Not all cultures used trepanation for the same reasons. People in many areas may have thought they were releasing evil spirits from the head, but really they were reducing the damage done by a knock to the skull. The surgeries were used to remove bone shards from the head, stop bleeding on the brain, or reduce internal pressure after head trauma. Some remains had more than one hole in the skull, indicating people not only survived the first procedure, but had it done again many years later.
It’s possible that this primitive surgery was part of a religious ritual for Russians 6,000 years ago. Similarly, it could have been a status symbol, especially if the surgery was expensive and required skilled people to do it. Who doesn’t want to walk around with a hole in their head?

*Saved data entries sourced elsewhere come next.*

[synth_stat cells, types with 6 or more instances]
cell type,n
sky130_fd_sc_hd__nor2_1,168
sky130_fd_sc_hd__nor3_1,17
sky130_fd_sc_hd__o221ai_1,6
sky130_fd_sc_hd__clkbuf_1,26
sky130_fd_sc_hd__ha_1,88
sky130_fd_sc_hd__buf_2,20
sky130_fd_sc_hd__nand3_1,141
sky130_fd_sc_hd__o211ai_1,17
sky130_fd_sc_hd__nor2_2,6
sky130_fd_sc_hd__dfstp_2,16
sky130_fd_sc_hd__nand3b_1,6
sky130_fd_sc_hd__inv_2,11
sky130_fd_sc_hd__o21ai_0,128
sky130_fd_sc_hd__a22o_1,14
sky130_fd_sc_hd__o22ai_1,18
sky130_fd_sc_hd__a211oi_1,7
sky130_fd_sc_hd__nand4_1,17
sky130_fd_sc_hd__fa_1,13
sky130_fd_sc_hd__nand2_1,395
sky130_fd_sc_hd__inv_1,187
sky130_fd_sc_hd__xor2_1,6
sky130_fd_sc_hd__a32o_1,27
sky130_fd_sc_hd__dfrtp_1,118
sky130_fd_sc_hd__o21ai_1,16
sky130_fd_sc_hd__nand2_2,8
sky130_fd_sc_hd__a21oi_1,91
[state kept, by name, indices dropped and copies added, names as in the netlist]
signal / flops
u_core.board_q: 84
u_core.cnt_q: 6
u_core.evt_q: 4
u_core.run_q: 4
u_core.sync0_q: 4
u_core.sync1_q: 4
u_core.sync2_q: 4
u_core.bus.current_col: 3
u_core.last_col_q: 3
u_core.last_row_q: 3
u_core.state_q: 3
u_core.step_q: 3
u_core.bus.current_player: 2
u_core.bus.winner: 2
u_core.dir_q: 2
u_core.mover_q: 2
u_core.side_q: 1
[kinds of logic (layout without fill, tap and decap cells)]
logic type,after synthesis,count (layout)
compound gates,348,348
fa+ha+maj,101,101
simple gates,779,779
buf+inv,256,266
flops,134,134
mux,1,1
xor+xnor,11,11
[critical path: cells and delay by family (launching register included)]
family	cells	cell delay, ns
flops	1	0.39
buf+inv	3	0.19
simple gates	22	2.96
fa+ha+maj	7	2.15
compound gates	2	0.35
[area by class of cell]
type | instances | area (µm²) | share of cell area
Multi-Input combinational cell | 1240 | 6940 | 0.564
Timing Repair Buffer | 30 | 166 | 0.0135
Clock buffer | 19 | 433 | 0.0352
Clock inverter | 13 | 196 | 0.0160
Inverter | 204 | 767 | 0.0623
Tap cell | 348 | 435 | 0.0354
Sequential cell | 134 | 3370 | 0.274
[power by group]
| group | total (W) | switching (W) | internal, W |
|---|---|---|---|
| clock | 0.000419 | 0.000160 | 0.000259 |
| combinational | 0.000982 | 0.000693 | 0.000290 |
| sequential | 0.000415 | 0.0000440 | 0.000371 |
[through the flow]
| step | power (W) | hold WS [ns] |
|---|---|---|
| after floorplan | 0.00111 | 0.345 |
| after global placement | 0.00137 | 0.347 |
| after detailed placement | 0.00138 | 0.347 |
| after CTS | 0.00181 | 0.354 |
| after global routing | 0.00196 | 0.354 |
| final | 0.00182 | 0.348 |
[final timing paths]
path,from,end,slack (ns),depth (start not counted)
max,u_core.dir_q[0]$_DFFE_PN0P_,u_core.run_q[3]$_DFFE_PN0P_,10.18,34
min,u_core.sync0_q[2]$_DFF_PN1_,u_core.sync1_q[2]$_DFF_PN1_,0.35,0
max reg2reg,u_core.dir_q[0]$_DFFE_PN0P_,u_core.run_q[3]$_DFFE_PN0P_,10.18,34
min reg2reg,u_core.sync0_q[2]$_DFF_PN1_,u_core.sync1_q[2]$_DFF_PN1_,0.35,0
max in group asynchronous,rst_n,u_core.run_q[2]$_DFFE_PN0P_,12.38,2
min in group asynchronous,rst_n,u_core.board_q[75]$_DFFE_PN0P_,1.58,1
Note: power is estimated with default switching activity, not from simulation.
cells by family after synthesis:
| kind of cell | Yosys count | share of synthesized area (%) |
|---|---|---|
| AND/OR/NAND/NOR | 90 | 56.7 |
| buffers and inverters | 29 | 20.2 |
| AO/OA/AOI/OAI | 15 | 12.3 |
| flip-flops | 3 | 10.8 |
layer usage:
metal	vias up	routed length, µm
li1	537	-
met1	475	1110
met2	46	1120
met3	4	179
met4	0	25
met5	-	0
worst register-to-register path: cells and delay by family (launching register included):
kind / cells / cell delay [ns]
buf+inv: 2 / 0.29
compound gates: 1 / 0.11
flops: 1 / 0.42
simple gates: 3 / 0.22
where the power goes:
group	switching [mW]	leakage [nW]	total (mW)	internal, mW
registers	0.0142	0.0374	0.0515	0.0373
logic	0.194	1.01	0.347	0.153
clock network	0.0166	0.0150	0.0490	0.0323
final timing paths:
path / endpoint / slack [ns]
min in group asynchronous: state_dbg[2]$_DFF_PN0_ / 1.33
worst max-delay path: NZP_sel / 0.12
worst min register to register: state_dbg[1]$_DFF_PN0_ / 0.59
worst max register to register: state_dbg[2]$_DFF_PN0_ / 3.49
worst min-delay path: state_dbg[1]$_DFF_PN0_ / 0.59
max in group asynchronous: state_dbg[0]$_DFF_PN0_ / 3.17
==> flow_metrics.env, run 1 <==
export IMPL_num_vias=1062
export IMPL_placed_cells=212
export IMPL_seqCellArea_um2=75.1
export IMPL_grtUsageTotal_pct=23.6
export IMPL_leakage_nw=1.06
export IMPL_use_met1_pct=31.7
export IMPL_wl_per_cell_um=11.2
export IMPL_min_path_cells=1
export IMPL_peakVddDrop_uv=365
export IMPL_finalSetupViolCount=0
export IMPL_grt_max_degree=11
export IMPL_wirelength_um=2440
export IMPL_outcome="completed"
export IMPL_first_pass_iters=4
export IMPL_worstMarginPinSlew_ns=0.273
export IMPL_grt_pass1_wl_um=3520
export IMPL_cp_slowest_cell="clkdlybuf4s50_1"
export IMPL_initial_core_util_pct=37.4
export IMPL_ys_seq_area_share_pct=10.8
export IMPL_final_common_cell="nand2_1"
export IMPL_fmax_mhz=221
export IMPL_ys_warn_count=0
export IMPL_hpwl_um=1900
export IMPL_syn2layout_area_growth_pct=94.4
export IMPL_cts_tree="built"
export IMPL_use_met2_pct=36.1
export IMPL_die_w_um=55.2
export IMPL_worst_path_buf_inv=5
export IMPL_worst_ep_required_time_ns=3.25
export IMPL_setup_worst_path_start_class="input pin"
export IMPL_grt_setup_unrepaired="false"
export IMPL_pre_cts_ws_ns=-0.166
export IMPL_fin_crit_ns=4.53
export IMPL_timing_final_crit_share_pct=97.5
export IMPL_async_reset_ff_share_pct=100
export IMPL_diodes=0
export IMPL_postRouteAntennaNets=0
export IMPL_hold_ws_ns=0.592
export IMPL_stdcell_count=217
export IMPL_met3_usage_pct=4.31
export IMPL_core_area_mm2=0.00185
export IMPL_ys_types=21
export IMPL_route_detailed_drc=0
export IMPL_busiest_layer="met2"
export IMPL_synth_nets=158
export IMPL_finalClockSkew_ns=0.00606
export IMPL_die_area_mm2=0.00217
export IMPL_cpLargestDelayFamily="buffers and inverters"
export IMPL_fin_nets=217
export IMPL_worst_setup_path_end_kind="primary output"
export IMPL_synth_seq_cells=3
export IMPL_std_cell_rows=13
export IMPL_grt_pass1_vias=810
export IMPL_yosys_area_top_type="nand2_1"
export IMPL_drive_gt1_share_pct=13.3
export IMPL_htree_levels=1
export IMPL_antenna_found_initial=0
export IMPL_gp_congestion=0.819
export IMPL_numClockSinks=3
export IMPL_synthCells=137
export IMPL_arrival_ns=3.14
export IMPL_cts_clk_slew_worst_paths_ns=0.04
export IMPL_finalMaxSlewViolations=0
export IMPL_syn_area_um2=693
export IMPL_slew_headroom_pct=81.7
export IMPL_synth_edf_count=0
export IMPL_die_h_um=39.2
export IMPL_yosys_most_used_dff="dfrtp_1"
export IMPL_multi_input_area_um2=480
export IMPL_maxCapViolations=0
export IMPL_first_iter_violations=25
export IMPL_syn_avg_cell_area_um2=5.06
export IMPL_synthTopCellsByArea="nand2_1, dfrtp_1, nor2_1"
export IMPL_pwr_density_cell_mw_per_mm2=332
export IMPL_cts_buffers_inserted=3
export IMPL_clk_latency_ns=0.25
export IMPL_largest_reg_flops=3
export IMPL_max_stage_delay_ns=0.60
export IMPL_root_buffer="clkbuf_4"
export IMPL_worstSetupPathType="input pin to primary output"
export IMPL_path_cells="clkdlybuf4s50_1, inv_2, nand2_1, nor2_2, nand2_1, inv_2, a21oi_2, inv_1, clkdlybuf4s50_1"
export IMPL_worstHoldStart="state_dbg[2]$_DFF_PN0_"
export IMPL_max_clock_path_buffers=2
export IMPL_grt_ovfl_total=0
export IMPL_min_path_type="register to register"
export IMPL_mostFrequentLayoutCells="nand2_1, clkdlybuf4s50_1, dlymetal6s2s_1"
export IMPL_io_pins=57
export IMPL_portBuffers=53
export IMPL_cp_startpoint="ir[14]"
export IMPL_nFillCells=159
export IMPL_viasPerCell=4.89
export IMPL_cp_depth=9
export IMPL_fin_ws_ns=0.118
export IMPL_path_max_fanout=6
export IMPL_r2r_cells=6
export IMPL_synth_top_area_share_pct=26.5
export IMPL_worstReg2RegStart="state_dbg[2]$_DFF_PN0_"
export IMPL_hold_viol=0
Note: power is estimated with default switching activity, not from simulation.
===== config.mk =====
export PLATFORM = sky130hd
export DESIGN_NAME = cushion_queue_flat
export DESIGN_NICKNAME = d
export VERILOG_FILES = /design/src/rtl/cushion_queue_if.sv /design/src/rtl/cushion_queue.sv /design/src/flat_wrapper.sv
export SDC_FILE = /design/constraint.sdc
export NUM_CORES = 1
export LEC_CHECK = 0
export BUFFER_PORTS_ARGS = -buffer_cell sky130_fd_sc_hd__buf_4
export CAP_MARGIN = 40
export CORE_UTILIZATION = 50
export CTS_CLUSTER_DIAMETER = 40
export CTS_CLUSTER_SIZE = 12
export DETAILED_ROUTE_END_ITERATION = 12
export GPL_TIMING_DRIVEN = 1
export PLACE_DENSITY = 0.79
export SLEW_MARGIN = 10
export SYNTH_ARGS = -nofsm -noshare
export SYNTH_HDL_FRONTEND = slang
export SYNTH_SLANG_ARGS = --single-unit

===== constraint.sdc =====
create_clock -name CLK -period 11.02 [get_ports CLK]
set_input_delay 2.204 -clock CLK [delete_from_list [all_inputs] [get_ports CLK]]
set_output_delay 2.204 -clock CLK [all_outputs]
set_load 0.01 [all_outputs]
File: src/rtl/dds_sd_mod.sv
// First-order sigma-delta modulator: an accumulator whose carry out is the 1-bit drive.
module dds_sd_mod
  import dds_pkg::*;
#(
  parameter int DATA_W = DDS_SAMPLE_W
) (
  input  logic              clk,
  input  logic              rst,
  input  logic              clear,
  input  logic              enable,
  input  logic [DATA_W-1:0] sample,
  output logic              bit_out
);

  logic [DATA_W:0] acc_q;
  logic [DATA_W:0] acc_d;
  logic [DATA_W:0] sum;

  // Add the new sample to the residue; clear wins over accumulate, otherwise hold.
  always_comb begin
    sum   = {1'b0, acc_q[DATA_W-1:0]} + {1'b0, sample};
    acc_d = acc_q;
    if (clear) begin
      acc_d = '0;
    end else if (enable) begin
      acc_d = sum;
    end
  end

  // The carry of this cycle's addition is the next output bit; the caller registers it.
  assign bit_out = sum[DATA_W];

  // Accumulator register.
  always_ff @(posedge clk or posedge rst) begin
    if (rst) begin
      acc_q <= '0;
    end else begin
      acc_q <= acc_d;
    end
  end

endmodule

File: src/rtl/dds_pwm_dac.sv
// 1-bit DAC output stage: PWM with a boundary-latched duty, or sigma-delta, chosen per period.
module dds_pwm_dac
  import dds_pkg::*;
#(
  parameter int DATA_W = DDS_SAMPLE_W
) (
  input  logic              clk,
  input  logic              rst,
  input  logic              enable,
  input  logic              mode,
  input  logic [DATA_W-1:0] sample_in,
  output logic              dac_out,
  output logic              period_start,
  output logic [DATA_W-1:0] duty_q
);

  localparam logic [DATA_W-1:0] CNT_MAX = '1;
  localparam logic [DATA_W-1:0] CNT_ONE = {{(DATA_W-1){1'b0}}, 1'b1};

  logic [DATA_W-1:0] cnt_q;
  logic [DATA_W-1:0] cnt_d;
  logic [DATA_W-1:0] duty_d;
  dac_mode_e         mode_q;
  dac_mode_e         mode_d;
  dac_mode_e         mode_req;
  logic              dac_out_q;
  logic              dac_out_d;
  logic              boundary;
  logic              sd_clear;
  logic              sd_enable;
  logic              sd_bit;

  // Boundary decode and control for the sigma-delta accumulator.
  always_comb begin
    mode_req  = dac_mode_e'(mode);
    boundary  = enable && (cnt_q == CNT_MAX);
    sd_clear  = !enable || (boundary && (mode_req != mode_q));
    sd_enable = enable && (mode_q == DAC_MODE_SD);
  end

  // Next-state: idle reloads reset values; otherwise count, latch duty/mode at the boundary, drive the pin.
  always_comb begin
    cnt_d     = cnt_q + CNT_ONE;
    duty_d    = duty_q;
    mode_d    = mode_q;
    dac_out_d = 1'b0;
    if (!enable) begin
      cnt_d     = CNT_MAX;
      duty_d    = '0;
      mode_d    = DAC_MODE_PWM;
      dac_out_d = 1'b0;
    end else begin
      if (boundary) begin
        duty_d = sample_in;
        mode_d = mode_req;
      end
      if (mode_q == DAC_MODE_SD) begin
        dac_out_d = sd_bit;
      end else begin
        dac_out_d = (cnt_q < duty_q);
      end
    end
  end

  // State registers; reset parks the counter at MAX so the first enabled edge starts a period.
  always_ff @(posedge clk or posedge rst) begin
    if (rst) begin
      cnt_q     <= CNT_MAX;
      duty_q    <= '0;
      mode_q    <= DAC_MODE_PWM;
      dac_out_q <= 1'b0;
    end else begin
      cnt_q     <= cnt_d;
      duty_q    <= duty_d;
      mode_q    <= mode_d;
      dac_out_q <= dac_out_d;
    end
  end

  dds_sd_mod #(
    .DATA_W(DATA_W)
  ) u_sd (
    .clk     (clk),
    .rst     (rst),
    .clear   (sd_clear),
    .enable  (sd_enable),
    .sample  (sample_in),
    .bit_out (sd_bit)
  );

  assign dac_out      = dac_out_q;
  assign period_start = enable && (cnt_q == '0);

endmodule

File: config.mk
export PLATFORM = sky130hd
export DESIGN_NAME = dds_pwm_dac
export DESIGN_NICKNAME = d
export VERILOG_FILES = /design/src/rtl/dds_pkg.sv /design/src/rtl/dds_sd_mod.sv /design/src/rtl/dds_pwm_dac.sv
export SDC_FILE = /design/constraint.sdc
export NUM_CORES = 1
export LEC_CHECK = 0
export ABC_AREA = 0
export BUFFER_PORTS_ARGS = -buffer_cell sky130_fd_sc_hd__buf_2
export CAP_MARGIN = 15
export CORE_ASPECT_RATIO = 0.6
export CORE_MARGIN = 3
export CORE_UTILIZATION = 25
export CTS_BUF_LIST = sky130_fd_sc_hd__clkbuf_8
export DETAILED_ROUTE_END_ITERATION = 6
export PLACE_DENSITY_LB_ADDON = 0.05
export SLEW_MARGIN = 30
export SYNTH_ARGS = -nofsm -noshare
export SYNTH_HDL_FRONTEND = slang
export SYNTH_SLANG_ARGS = --single-unit
File: constraint.sdc
create_clock -name clk -period 2.09 [get_ports clk]
set_clock_uncertainty 0.05 [all_clocks]
set_input_delay 0.627 -clock clk [delete_from_list [all_inputs] [get_ports clk]]
set_output_delay 0.627 -clock clk [all_outputs]
set_load 0.02 [all_outputs]
### src/rtl/datapath_driver.sv
// Command initiator for the ALU datapath: accepts one request, drives the datapath
// for its fixed latency, captures the result and flags, and returns them as a response.
module datapath_driver #(
    parameter int unsigned WIDTH      = 8,
    parameter int unsigned DP_LATENCY = 3
) (
    input  logic                 clk,
    input  logic                 rst,
    input  logic                 req_valid,
    output logic                 req_ready,
    input  logic [5:0]           req_cmd,
    input  logic [WIDTH-1:0]     req_a,
    input  logic [WIDTH-1:0]     req_b,
    input  logic [WIDTH-1:0]     req_c,
    output logic                 rsp_valid,
    input  logic                 rsp_ready,
    output logic [2*WIDTH-1:0]   rsp_data,
    output logic                 rsp_zero,
    output logic                 rsp_error,
    output logic                 busy,
    output logic [7:0]           err_count,
    output logic [5:0]           dp_cmd,
    output logic [WIDTH-1:0]     dp_din_1,
    output logic [WIDTH-1:0]     dp_din_2,
    output logic [WIDTH-1:0]     dp_din_3,
    input  logic [WIDTH-1:0]     dp_dout_low,
    input  logic [WIDTH-1:0]     dp_dout_high,
    input  logic                 dp_zero,
    input  logic                 dp_error
);

    localparam int unsigned CNT_W = $clog2(DP_LATENCY + 1);
    localparam logic [CNT_W-1:0] CNT_LOAD = CNT_W'(DP_LATENCY - 1);

    localparam logic [1:0] IDLE  = 2'd0;
    localparam logic [1:0] DRIVE = 2'd1;
    localparam logic [1:0] RESP  = 2'd2;

    logic [1:0]         state_q, state_d;
    logic [CNT_W-1:0]   cnt_q, cnt_d;
    logic               req_ready_q, req_ready_d;
    logic               busy_q, busy_d;
    logic [5:0]         dp_cmd_q, dp_cmd_d;
    logic [WIDTH-1:0]   dp_din_1_q, dp_din_1_d;
    logic [WIDTH-1:0]   dp_din_2_q, dp_din_2_d;
    logic [WIDTH-1:0]   dp_din_3_q, dp_din_3_d;
    logic               rsp_valid_q, rsp_valid_d;
    logic [2*WIDTH-1:0] rsp_data_q, rsp_data_d;
    logic               rsp_zero_q, rsp_zero_d;
    logic               rsp_error_q, rsp_error_d;
    logic [7:0]         err_count_q, err_count_d;

    // Next-state and registered-output logic
    always_comb begin
        state_d     = state_q;
        cnt_d       = cnt_q;
        req_ready_d = req_ready_q;
        dp_cmd_d    = dp_cmd_q;
        dp_din_1_d  = dp_din_1_q;
        dp_din_2_d  = dp_din_2_q;
        dp_din_3_d  = dp_din_3_q;
        rsp_valid_d = rsp_valid_q;
        rsp_data_d  = rsp_data_q;
        rsp_zero_d  = rsp_zero_q;
        rsp_error_d = rsp_error_q;
        err_count_d = err_count_q;

        case (state_q)
            IDLE: begin
                req_ready_d = 1'b1;
                if (req_valid && req_ready_q) begin
                    state_d     = DRIVE;
                    req_ready_d = 1'b0;
                    cnt_d       = CNT_LOAD;
                    dp_cmd_d    = req_cmd;
                    dp_din_1_d  = req_a;
                    dp_din_2_d  = req_b;
                    dp_din_3_d  = req_c;
                end
            end
            DRIVE: begin
                req_ready_d = 1'b0;
                if (cnt_q == '0) begin
                    state_d     = RESP;
                    rsp_valid_d = 1'b1;
                    rsp_data_d  = {dp_dout_high, dp_dout_low};
                    rsp_zero_d  = dp_zero;
                    rsp_error_d = dp_error;
                    dp_cmd_d    = 6'd0;
                    dp_din_1_d  = '0;
                    dp_din_2_d  = '0;
                    dp_din_3_d  = '0;
                    if (dp_error && (err_count_q != 8'hFF)) begin
                        err_count_d = err_count_q + 8'd1;
                    end
                end else begin
                    cnt_d = cnt_q - CNT_W'(1);
                end
            end
            RESP: begin
                req_ready_d = 1'b0;
                // Response data is held after the handshake; only valid drops
                if (rsp_ready) begin
                    state_d     = IDLE;
                    rsp_valid_d = 1'b0;
                    req_ready_d = 1'b1;
                end
            end
            default: begin
                state_d     = IDLE;
                req_ready_d = 1'b0;
                rsp_valid_d = 1'b0;
                dp_cmd_d    = 6'd0;
                dp_din_1_d  = '0;
                dp_din_2_d  = '0;
                dp_din_3_d  = '0;
            end
        endcase

        busy_d = (state_d != IDLE);
    end

    // State and output registers; reset abandons any operation in flight
    always_ff @(posedge clk or negedge rst) begin
        if (!rst) begin
            state_q     <= IDLE;
            cnt_q       <= '0;
            req_ready_q <= 1'b0;
            busy_q      <= 1'b0;
            dp_cmd_q    <= 6'd0;
            dp_din_1_q  <= '0;
            dp_din_2_q  <= '0;
            dp_din_3_q  <= '0;
            rsp_valid_q <= 1'b0;
            rsp_data_q  <= '0;
            rsp_zero_q  <= 1'b0;
            rsp_error_q <= 1'b0;
            err_count_q <= 8'd0;
        end else begin
            state_q     <= state_d;
            cnt_q       <= cnt_d;
            req_ready_q <= req_ready_d;
            busy_q      <= busy_d;
            dp_cmd_q    <= dp_cmd_d;
            dp_din_1_q  <= dp_din_1_d;
            dp_din_2_q  <= dp_din_2_d;
            dp_din_3_q  <= dp_din_3_d;
            rsp_valid_q <= rsp_valid_d;
            rsp_data_q  <= rsp_data_d;
            rsp_zero_q  <= rsp_zero_d;
            rsp_error_q <= rsp_error_d;
            err_count_q <= err_count_d;
        end
    end

    assign req_ready = req_ready_q;
    assign busy      = busy_q;
    assign dp_cmd    = dp_cmd_q;
    assign dp_din_1  = dp_din_1_q;
    assign dp_din_2  = dp_din_2_q;
    assign dp_din_3  = dp_din_3_q;
    assign rsp_valid = rsp_valid_q;
    assign rsp_data  = rsp_data_q;
    assign rsp_zero  = rsp_zero_q;
    assign rsp_error = rsp_error_q;
    assign err_count = err_count_q;

endmodule
`config.mk`:
```
export PLATFORM = sky130hd
export DESIGN_NAME = module_cla_multiword_adder
export DESIGN_NICKNAME = d
export VERILOG_FILES = /design/src/rtl/module_cla_multiword_adder.sv
export SDC_FILE = /design/constraint.sdc
export NUM_CORES = 1
export LEC_CHECK = 0
export CAP_MARGIN = 10
export CORE_ASPECT_RATIO = 0.6
export CORE_MARGIN = 5
export CORE_UTILIZATION = 63
export CTS_CLUSTER_DIAMETER = 150
export CTS_CLUSTER_SIZE = 10
export DETAILED_ROUTE_END_ITERATION = 10
export DONT_BUFFER_PORTS = 1
export PLACE_DENSITY = 0.77
export RECOVER_POWER = 25
export SYNTH_ARGS = -nofsm -noshare
export SYNTH_HDL_FRONTEND = slang
export SYNTH_SLANG_ARGS = --single-unit
```
`constraint.sdc`:
```
create_clock -name clk_i -period 4.2 [get_ports clk_i]
set_input_delay 0.84 -clock clk_i [delete_from_list [all_inputs] [get_ports clk_i]]
set_output_delay 0.84 -clock clk_i [all_outputs]
set_load 0.005 [all_outputs]
```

The problem with these ideas, of course, is that they only speculation. We don’t really know why people did this, but judging from the bone recovery we see in fossils, it had a high survival rate and in head trauma cases likely prolonged life by years.
Even though I cringe at the idea of someone scraping away at my skull, perhaps it was no more dangerous than other practices from the past. Before the discovery of penicillin, infection through a scratch inflicted while gardening could have easily become a death sentence.
Trepanation is still used today, often to treat bleeding on the brain. However, making a permanent hole in someone’s head isn’t a safe thing to do, and these days if a doctor makes a hole in a skull they usually replace the bone and patch it up. Some amateur neurosurgeons believe that making a hole in your skull will allow better blood flow and pulsing in your brain, which means you will retain your ‘youthful vigor’. Scientists and doctors haven’t found any evidence of this.
Are you game to try it? I’m not letting a trepan anywhere near my head.